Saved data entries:
### src/rtl/cmp_timer_pkg.sv
package cmp_timer_pkg;

    localparam int DW  = 8;
    localparam int CW  = 16;
    localparam int NCH = 2;
    localparam int AW  = 4;

    typedef enum logic [1:0] {
        SRC_DIV2 = 2'd0,
        SRC_DIV4 = 2'd1,
        SRC_DIV8 = 2'd2,
        SRC_EXT  = 2'd3
    } clk_src_e;

    // control byte: [6:5] pin levels, [4:3] pin enables, [2] irq enable, [1:0] source
    typedef struct packed {
        logic [NCH-1:0] lvl;
        logic [NCH-1:0] oe;
        logic           irq_en;
        clk_src_e       src;
    } ctrl_t;

    localparam int CTRL_W = $bits(ctrl_t);

    localparam logic [AW-1:0] A_CTRL = AW'(0);
    localparam logic [AW-1:0] A_STAT = AW'(1);
    localparam logic [AW-1:0] A_CNTH = AW'(2);
    localparam logic [AW-1:0] A_CNTL = AW'(3);
    localparam int            A_CH0  = 4;

    function automatic logic [AW-1:0] hi_addr(input int ch);
        return AW'(A_CH0 + 2 * ch);
    endfunction

    function automatic logic [AW-1:0] lo_addr(input int ch);
        return AW'(A_CH0 + 2 * ch + 1);
    endfunction

    // per-channel bus strobes decoded in the top
    typedef struct packed {
        logic          hi_wr;
        logic          lo_wr;
        logic          lo_acc;
        logic          stat_rd;
        logic [DW-1:0] data;
    } chan_bus_t;

endpackage

### src/rtl/cmp_tmr_tick.sv
module cmp_tmr_tick
    import cmp_timer_pkg::*;
(
    input  logic     clk,
    input  logic     rst,
    input  clk_src_e src,
    input  logic     ext_clk,
    output logic     tick
);

    localparam int DIVW  = 3;
    localparam int SYNCN = 3;

    logic [DIVW-1:0]  div_q;
    logic [SYNCN-1:0] sync_q;
    logic             ext_rise;

    always_ff @(posedge clk) begin
        if (rst) begin
            div_q  <= '0;
            sync_q <= '0;
        end else begin
            div_q  <= div_q + 1'b1;
            sync_q <= {sync_q[SYNCN-2:0], ext_clk};
        end
    end

    // sync_q[1] is the second synchronizer flop, sync_q[2] its delayed copy
    assign ext_rise = sync_q[1] & ~sync_q[2];

    always_comb begin
        case (src)
            SRC_DIV2: tick = div_q[0];
            SRC_DIV4: tick = &div_q[1:0];
            SRC_DIV8: tick = &div_q;
            default:  tick = ext_rise;
        endcase
    end

endmodule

Task to complete:
The answer should consist of the lines from the one with "end else begin" through the last line of the entries, duplicated exactly and nothing more.

Task solution:
        end else begin
            div_q  <= div_q + 1'b1;
            sync_q <= {sync_q[SYNCN-2:0], ext_clk};
        end
    end

    // sync_q[1] is the second synchronizer flop, sync_q[2] its delayed copy
    assign ext_rise = sync_q[1] & ~sync_q[2];

    always_comb begin
        case (src)
            SRC_DIV2: tick = div_q[0];
            SRC_DIV4: tick = &div_q[1:0];
            SRC_DIV8: tick = &div_q;
            default:  tick = ext_rise;
        endcase
    end

endmodule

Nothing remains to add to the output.